Sí, parece que en España ya no queda nada por hacer, salvo disfrutar de la calidad y variedad del amplio surtido de descensos reseñados en nuestro país. No es poco...

Pero somos un colectivo ambicioso. Todos queremos destacar de alguna manera sobre los demás... y cuando ya no queda nada por hacer es cuando se hacen fuerte nuevas propuestas "deportivas" que trazan una linea roja entre dos formas diferentes de entender el deporte. La reequipaciones particulares, las competiciones, los cronodescensos... El barranco dispuesto cada vez más al servicio de los intereses del barranquista... sean los que sean.

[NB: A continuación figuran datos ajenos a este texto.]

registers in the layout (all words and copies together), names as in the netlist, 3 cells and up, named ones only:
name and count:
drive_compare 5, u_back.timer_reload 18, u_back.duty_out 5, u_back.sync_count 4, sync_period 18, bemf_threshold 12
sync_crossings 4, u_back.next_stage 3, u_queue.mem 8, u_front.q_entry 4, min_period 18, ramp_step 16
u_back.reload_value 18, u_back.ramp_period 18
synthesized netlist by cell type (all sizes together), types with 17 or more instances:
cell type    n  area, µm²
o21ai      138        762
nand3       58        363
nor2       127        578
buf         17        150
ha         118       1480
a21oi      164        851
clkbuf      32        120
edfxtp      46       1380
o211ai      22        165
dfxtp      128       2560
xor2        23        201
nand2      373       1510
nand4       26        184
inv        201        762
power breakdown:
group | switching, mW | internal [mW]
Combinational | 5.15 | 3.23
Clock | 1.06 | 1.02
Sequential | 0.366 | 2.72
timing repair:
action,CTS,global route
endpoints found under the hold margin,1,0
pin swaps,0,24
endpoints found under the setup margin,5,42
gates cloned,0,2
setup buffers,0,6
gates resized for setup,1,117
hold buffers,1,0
===== config.mk =====
export PLATFORM = sky130hd
export DESIGN_NAME = pulse_duration_to_symbol_packer_core
export DESIGN_NICKNAME = d
export VERILOG_FILES = /design/src/design/pdsp_pkg.sv /design/src/design/pdsp_word_build.sv /design/src/design/pulse_duration_to_symbol_packer_core.sv
export VERILOG_INCLUDE_DIRS = /design/src /design/src/design
export SDC_FILE = /design/constraint.sdc
export NUM_CORES = 1
export LEC_CHECK = 0
export BUFFER_PORTS_ARGS = -buffer_cell sky130_fd_sc_hd__buf_2
export CORE_UTILIZATION = 60
export DETAILED_ROUTE_END_ITERATION = 6
export PLACE_DENSITY = 0.79
export SYNTH_ARGS = -nofsm -noshare
export SYNTH_HDL_FRONTEND = slang
export SYNTH_SLANG_ARGS = --single-unit
export TNS_END_PERCENT = 5

===== constraint.sdc =====
create_clock -name clk -period 8.3 [get_ports clk]
set_clock_uncertainty 0.15 [all_clocks]
set_input_delay 1.66 -clock clk [delete_from_list [all_inputs] [get_ports clk]]
set_output_delay 1.66 -clock clk [all_outputs]
set_load 0.05 [all_outputs]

En esta página se tratará de abordar de forma más profunda y desde una visión personal lo que es la verdadera esencia del barranquismo, aquella que impulsó a los pioneros a descubrir el interior de nuestros cañones: la exploración. Tenemos todo un planeta por descubrir. El barranquismo se convierte en una herramienta al servicio del deportista, pero también del propio barranco. El descubrimiento de nuevos entornos naturales es la mejor arma para combatir sus amenazas. Convertirlos en si mismos en un patrimonio digno de protección permitirá reducir sus actuales usos como desagües o la deforestación intensiva que acecha al entorno de sus cuencas.

Así empieza esta página, blog o como querais llamarla. Trataré de hablar sobre el barranquismo, sobre las grandes actividades que se están llevándo a cabo, sobre las propuestas y nuevos materiales, sobre los fabricantes. En definitiva, cualquier tema que esté relacionado con la disciplina y tenga suficiente interés para el barranquismo. Siempre desde un punto de vista independiente.

Esta página no busca ser amiga de nadie. Sólo trata de ser fiel a los principios que desde hace años me guían como deportista. Así que, bienvenidos a esta humilde morada.